Using Data Elements

An IDataElement is the most basic grouping of data in the Comparator. An element is either a scalar or a list of values. The scalar types are null, boolean, integer, string literal, and real. The IDataElement.Type class enumerates the scalar types and the list type. Lists are indexed from 1 through n. An element of a list is again either a scalar or a list of values.

Element data is accessed by calling methods. Scalar data is read by a family of methods, one for each scalar type except null: getBooleanValue(), getIntegralValue(), getLiteralValue(), and getRealValue(). Each of these methods can also take an integer position argument to read list data. For example, getBooleanValue(3) would read the third element in a list as a boolean. In addition to the methods for reading scalar data in lists, the getListValue(int) method reads lists within lists. Reading multiple elements of a list at once is usually more efficient. Use one of the getSlice methods to do this when reading multiple values of the same type.

Each of these access methods has an equivalent method that will coerce the data to the appropriate type if necessary. These methods all start with force, such as forceBooleanValue(), forceSlice, and so on. If a non-forceful method is used on data that is not of the appropriate type, it will return the default value for that type. A forceful method will make a best effort attempt to interpret the data in a reasonable fashion.

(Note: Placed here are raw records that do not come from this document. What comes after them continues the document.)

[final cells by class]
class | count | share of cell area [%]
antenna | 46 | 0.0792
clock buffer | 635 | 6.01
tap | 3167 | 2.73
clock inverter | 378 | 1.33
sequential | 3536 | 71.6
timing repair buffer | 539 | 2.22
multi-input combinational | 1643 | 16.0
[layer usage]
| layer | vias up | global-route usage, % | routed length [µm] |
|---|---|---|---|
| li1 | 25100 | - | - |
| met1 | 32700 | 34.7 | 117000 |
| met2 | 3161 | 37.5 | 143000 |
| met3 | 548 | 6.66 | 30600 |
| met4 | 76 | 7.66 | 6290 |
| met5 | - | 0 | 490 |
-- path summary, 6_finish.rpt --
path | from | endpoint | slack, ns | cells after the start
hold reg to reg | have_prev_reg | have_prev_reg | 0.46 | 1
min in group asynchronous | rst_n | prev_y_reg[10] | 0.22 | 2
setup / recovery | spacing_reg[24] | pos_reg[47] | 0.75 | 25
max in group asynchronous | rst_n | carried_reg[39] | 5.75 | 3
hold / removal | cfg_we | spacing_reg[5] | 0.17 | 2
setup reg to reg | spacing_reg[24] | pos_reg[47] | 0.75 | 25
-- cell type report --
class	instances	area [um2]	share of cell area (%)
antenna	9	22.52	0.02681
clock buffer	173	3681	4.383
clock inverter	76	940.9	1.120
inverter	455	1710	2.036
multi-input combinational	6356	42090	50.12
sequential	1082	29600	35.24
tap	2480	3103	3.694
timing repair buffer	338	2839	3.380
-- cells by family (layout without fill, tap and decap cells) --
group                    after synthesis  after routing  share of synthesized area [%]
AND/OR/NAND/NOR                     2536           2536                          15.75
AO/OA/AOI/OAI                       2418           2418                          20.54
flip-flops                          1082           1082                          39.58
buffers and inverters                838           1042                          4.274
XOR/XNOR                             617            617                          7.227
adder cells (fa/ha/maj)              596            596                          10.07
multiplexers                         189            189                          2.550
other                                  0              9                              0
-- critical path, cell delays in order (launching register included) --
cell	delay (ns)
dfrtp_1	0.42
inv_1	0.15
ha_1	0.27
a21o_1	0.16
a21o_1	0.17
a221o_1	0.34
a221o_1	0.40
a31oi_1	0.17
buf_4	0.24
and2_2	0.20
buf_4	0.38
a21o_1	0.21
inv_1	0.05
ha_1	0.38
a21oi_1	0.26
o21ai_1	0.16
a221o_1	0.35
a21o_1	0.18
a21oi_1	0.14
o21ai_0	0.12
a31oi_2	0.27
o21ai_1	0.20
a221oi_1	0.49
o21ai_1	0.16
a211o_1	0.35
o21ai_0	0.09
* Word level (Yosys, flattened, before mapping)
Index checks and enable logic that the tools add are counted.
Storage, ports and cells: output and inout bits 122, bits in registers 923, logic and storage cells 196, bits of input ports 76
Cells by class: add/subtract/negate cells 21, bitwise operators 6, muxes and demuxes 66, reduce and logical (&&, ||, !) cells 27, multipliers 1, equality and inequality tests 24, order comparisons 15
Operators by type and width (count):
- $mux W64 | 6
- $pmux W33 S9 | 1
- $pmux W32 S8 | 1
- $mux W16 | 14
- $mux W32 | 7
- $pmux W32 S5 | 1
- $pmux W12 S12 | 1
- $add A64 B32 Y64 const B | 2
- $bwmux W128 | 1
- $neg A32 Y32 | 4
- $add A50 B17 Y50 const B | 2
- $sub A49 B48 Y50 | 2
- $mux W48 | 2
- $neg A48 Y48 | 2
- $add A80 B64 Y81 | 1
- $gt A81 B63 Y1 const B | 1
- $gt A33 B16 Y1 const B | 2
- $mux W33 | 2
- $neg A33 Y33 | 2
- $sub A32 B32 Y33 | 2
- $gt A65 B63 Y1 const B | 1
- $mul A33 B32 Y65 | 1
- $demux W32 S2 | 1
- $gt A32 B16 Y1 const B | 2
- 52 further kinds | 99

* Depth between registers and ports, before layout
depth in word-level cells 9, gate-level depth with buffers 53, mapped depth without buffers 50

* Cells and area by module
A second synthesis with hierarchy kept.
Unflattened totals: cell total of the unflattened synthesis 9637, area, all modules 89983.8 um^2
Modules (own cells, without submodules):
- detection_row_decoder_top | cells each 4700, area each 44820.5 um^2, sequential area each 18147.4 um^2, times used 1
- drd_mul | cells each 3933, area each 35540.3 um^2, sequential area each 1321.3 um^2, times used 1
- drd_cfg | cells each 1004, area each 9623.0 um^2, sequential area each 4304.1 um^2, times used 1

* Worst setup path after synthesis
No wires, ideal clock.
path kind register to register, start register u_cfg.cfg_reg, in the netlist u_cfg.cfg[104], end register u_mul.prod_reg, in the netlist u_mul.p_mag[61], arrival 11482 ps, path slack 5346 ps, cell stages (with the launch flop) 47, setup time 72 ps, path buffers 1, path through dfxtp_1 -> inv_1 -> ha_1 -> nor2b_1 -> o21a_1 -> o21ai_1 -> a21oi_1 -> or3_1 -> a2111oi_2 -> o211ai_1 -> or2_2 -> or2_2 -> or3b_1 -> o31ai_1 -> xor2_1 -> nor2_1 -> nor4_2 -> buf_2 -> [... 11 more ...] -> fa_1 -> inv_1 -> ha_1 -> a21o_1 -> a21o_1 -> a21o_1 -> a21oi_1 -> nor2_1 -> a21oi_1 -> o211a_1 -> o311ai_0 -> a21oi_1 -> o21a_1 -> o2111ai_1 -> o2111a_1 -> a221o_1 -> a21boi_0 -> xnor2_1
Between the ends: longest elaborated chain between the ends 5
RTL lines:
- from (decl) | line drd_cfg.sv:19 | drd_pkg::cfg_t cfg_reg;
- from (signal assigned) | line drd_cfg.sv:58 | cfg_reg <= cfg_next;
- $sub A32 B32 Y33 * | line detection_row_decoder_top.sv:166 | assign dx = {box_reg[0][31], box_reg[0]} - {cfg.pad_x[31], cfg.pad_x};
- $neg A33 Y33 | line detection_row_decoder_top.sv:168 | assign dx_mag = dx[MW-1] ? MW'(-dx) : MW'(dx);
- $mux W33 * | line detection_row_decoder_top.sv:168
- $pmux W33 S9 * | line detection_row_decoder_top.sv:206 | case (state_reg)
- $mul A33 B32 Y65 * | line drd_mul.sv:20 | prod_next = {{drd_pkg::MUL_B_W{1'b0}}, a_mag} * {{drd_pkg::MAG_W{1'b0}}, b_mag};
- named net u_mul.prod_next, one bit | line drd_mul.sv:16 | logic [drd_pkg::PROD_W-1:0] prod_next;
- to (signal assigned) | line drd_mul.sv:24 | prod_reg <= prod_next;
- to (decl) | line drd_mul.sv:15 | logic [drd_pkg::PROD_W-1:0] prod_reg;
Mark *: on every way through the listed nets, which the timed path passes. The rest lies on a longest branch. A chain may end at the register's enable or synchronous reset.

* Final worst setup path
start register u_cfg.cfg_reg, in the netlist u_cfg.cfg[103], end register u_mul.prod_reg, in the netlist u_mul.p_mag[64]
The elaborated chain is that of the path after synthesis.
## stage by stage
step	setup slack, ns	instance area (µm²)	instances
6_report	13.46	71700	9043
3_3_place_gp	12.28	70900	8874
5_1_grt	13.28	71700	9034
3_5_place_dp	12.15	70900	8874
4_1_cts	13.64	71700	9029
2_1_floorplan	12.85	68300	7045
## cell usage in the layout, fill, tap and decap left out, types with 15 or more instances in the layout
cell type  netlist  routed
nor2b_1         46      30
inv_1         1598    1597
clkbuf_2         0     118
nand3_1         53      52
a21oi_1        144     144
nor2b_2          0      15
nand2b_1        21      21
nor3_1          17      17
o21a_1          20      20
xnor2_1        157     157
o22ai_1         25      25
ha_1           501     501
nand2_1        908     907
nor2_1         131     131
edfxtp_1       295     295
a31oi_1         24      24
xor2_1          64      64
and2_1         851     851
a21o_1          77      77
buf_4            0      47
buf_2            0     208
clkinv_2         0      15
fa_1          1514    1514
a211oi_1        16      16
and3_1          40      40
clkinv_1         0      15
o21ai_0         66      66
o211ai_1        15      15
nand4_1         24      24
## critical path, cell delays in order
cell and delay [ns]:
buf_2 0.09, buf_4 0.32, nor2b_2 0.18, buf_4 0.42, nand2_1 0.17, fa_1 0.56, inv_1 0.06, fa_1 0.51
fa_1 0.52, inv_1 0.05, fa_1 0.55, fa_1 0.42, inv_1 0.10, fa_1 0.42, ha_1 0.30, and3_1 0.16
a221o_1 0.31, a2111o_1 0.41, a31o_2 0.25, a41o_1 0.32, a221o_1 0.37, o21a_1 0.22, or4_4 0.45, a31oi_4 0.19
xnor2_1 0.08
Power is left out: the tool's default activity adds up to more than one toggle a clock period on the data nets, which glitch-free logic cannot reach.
### config.mk
export PLATFORM = sky130hd
export DESIGN_NAME = cfgm_div
export DESIGN_NICKNAME = d
export VERILOG_FILES = /design/src/design/cfgm_pkg.sv /design/src/design/cfgm_div.sv
export VERILOG_INCLUDE_DIRS = /design/src /design/src/design
export SDC_FILE = /design/constraint.sdc
export NUM_CORES = 2
export LEC_CHECK = 0
export BUFFER_PORTS_ARGS = -buffer_cell sky130_fd_sc_hd__buf_2
export CORE_ASPECT_RATIO = 1.5
export CORE_MARGIN = 3
export CORE_UTILIZATION = 40
export CTS_CLUSTER_SIZE = 14
export DETAILED_ROUTE_END_ITERATION = 8
export GPL_TIMING_DRIVEN = 0
export SYNTH_ARGS = -nofsm -noshare
export SYNTH_HDL_FRONTEND = slang
export SYNTH_SLANG_ARGS = --single-unit
### constraint.sdc
create_clock -name clk -period 13.45 [get_ports clk]
set_input_delay 0.6725 -clock clk [delete_from_list [all_inputs] [get_ports clk]]
set_output_delay 0.6725 -clock clk [all_outputs]
set_load 0.1 [all_outputs]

The setValue methods in the IEditableDataElement interface write scalar and list data to an element. Writing values works similarly to reading values. The difference is that you do not have to specify what type of data you are writing. The type is automatically inferred from the type of data you pass to the setValue method.

Data Element Implementations

There are five types of data elements already defined by the Comparator. All of these types implement the IDataElement and IEditableDataElement interfaces. Four of the types support any type of data, while the fifth is a specialized type.

The default element type is SparseTreeDataElement which stores data in a height-balanced binary tree. In some situations, other types are faster or use less memory than SparseTreeDataElement. PackedTreeDataElement also stores element data in a height-balanced binary tree. However, instead of storing the element data directly in the tree, each tree leaf is a small array of storage locations. When the data is dense, this uses less memory than SparseTreeDataElement. SparseTreeDataElement2 and PackedTreeDataElement2 are alternative tree implementations that are faster and use less memory when the number of entries in the element is large. The documentation for these classes give estimates for when each class is the most efficient.

PackedDoubleDataElement is a specialized type. It stores element data in an array, but can only store real values. This class is very efficient for dense, real valued data that is altered infrequently.

If you are adding new types of elements for storage, you will want to extend either the DataElement or EditableDataElement classes. These classes implement nearly all of the functionality required by the IDataElement and IEditableDataElement interfaces as well as many other convenience methods.

Data Element Format

The format used to save data elements is the basis of the BioSPICE time series format. The general data format described in that document is compatible with the default format for data elements. There is also an example parser in Java for the format.